(Records for this task Opens)
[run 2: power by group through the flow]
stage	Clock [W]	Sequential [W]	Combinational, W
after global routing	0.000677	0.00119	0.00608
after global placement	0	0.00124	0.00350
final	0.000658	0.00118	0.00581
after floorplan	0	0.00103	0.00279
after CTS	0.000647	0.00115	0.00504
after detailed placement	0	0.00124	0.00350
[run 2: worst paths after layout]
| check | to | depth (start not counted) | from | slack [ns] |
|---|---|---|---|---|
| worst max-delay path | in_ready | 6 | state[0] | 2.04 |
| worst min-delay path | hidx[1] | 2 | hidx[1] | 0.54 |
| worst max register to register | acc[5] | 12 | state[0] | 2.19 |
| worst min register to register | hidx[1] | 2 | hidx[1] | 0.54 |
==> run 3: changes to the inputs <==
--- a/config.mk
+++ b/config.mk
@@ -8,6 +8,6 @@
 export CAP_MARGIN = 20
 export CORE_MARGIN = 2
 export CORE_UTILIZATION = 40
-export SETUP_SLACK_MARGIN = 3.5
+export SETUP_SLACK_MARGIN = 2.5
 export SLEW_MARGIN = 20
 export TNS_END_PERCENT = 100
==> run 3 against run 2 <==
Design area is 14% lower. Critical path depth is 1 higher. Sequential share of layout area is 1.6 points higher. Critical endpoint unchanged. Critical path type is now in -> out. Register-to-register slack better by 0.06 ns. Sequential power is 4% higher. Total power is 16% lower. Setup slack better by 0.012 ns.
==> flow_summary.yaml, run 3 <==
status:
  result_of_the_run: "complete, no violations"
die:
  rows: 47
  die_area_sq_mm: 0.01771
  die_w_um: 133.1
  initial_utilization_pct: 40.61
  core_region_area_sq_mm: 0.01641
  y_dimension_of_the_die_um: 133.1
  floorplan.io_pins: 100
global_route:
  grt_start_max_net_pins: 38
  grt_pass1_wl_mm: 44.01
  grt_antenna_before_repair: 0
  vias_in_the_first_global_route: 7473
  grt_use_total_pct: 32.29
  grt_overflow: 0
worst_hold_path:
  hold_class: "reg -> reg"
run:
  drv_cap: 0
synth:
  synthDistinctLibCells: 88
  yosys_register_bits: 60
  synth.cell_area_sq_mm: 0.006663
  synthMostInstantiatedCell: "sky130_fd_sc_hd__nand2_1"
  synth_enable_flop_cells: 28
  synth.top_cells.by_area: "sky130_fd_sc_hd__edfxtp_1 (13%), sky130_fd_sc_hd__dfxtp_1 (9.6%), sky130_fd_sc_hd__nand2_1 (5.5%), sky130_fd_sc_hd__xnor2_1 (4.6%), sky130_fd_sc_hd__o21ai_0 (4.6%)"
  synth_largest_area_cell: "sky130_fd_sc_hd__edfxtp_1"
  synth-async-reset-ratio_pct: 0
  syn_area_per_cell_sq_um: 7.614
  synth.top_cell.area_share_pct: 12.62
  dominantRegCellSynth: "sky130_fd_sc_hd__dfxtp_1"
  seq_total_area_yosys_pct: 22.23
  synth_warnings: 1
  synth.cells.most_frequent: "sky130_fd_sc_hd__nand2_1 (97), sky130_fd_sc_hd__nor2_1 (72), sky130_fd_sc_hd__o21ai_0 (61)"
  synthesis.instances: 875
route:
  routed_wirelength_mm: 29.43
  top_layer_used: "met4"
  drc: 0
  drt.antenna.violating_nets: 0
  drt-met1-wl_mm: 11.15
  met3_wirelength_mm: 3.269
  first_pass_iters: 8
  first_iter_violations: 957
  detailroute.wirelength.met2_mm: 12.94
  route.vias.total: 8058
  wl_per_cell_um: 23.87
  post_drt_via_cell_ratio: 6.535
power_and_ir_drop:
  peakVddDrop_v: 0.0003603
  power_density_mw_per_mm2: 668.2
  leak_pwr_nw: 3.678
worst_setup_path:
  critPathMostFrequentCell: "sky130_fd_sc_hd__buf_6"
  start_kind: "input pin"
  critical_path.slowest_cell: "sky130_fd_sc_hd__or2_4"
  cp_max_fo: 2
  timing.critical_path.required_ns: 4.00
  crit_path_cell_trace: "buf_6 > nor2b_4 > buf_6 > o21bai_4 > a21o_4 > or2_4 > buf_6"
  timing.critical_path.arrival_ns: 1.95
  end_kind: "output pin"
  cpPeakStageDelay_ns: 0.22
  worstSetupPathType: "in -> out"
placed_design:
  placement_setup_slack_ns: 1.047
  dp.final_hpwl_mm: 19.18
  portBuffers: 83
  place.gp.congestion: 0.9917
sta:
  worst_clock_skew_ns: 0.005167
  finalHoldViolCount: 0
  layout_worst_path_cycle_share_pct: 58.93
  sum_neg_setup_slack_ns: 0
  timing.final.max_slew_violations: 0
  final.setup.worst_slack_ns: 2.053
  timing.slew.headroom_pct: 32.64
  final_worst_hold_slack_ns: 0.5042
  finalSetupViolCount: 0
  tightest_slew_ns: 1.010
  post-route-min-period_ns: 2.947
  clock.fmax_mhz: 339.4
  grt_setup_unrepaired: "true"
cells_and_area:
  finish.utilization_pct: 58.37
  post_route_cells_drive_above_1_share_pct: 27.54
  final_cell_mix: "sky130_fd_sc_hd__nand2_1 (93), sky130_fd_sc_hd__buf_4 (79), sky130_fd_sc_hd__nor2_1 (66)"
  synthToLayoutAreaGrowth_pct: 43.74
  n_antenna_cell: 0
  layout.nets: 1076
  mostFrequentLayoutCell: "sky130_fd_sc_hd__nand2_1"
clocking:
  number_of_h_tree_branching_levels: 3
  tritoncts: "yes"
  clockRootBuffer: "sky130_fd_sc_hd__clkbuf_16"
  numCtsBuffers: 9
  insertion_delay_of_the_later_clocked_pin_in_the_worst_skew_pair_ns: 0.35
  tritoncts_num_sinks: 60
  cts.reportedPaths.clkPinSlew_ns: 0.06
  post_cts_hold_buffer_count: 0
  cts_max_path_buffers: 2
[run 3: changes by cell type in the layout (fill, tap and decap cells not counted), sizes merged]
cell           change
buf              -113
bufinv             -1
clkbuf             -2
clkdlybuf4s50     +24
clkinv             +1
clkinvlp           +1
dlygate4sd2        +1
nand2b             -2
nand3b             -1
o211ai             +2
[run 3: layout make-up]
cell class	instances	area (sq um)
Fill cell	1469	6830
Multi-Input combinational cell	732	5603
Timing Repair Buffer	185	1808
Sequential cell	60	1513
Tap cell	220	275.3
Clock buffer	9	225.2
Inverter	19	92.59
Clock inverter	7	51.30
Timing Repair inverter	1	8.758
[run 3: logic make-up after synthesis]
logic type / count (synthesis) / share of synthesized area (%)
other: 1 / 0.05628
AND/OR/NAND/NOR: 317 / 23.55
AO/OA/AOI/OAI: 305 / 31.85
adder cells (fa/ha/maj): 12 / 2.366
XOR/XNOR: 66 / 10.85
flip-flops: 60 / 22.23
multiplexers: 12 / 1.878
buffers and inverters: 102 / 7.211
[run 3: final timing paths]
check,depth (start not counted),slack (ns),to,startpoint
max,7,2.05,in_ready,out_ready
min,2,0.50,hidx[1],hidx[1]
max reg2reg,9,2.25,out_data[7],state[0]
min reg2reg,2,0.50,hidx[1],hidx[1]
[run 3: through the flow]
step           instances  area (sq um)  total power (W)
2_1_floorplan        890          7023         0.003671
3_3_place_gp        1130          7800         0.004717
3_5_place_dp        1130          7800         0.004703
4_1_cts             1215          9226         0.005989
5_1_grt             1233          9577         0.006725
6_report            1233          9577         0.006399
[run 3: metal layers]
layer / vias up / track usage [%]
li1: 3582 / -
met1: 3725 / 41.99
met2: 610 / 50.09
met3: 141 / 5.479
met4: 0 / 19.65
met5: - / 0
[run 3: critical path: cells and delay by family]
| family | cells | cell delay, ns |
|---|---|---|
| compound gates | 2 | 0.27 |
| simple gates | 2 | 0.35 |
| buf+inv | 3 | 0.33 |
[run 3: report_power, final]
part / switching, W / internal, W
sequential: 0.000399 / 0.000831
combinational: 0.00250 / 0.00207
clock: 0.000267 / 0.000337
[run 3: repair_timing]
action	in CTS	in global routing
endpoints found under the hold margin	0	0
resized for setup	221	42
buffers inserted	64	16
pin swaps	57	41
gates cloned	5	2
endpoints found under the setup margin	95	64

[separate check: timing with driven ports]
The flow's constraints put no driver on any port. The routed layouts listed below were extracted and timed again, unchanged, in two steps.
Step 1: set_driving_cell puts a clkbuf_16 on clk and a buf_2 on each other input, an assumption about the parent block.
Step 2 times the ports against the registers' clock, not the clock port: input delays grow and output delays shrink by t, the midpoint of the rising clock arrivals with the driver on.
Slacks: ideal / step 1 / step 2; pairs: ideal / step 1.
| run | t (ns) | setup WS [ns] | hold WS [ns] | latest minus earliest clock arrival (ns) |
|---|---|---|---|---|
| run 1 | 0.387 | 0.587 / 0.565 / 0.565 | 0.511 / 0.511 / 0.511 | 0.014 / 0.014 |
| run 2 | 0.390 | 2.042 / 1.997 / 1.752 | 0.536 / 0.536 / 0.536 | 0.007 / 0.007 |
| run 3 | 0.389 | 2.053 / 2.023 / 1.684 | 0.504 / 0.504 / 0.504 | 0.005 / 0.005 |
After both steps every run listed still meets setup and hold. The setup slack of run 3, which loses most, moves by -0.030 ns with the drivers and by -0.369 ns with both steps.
(Records for this task Closes)
Exercise requirements ▸ What you return must be an exact retyping of the lines above starting at the line with "synth_enable_flop_cells: 28" and ending at the line with "syn_area_per_cell_sq_um: 7.614", and nothing besides.

Result ▸
  synth_enable_flop_cells: 28
  synth.top_cells.by_area: "sky130_fd_sc_hd__edfxtp_1 (13%), sky130_fd_sc_hd__dfxtp_1 (9.6%), sky130_fd_sc_hd__nand2_1 (5.5%), sky130_fd_sc_hd__xnor2_1 (4.6%), sky130_fd_sc_hd__o21ai_0 (4.6%)"
  synth_largest_area_cell: "sky130_fd_sc_hd__edfxtp_1"
  synth-async-reset-ratio_pct: 0
  syn_area_per_cell_sq_um: 7.614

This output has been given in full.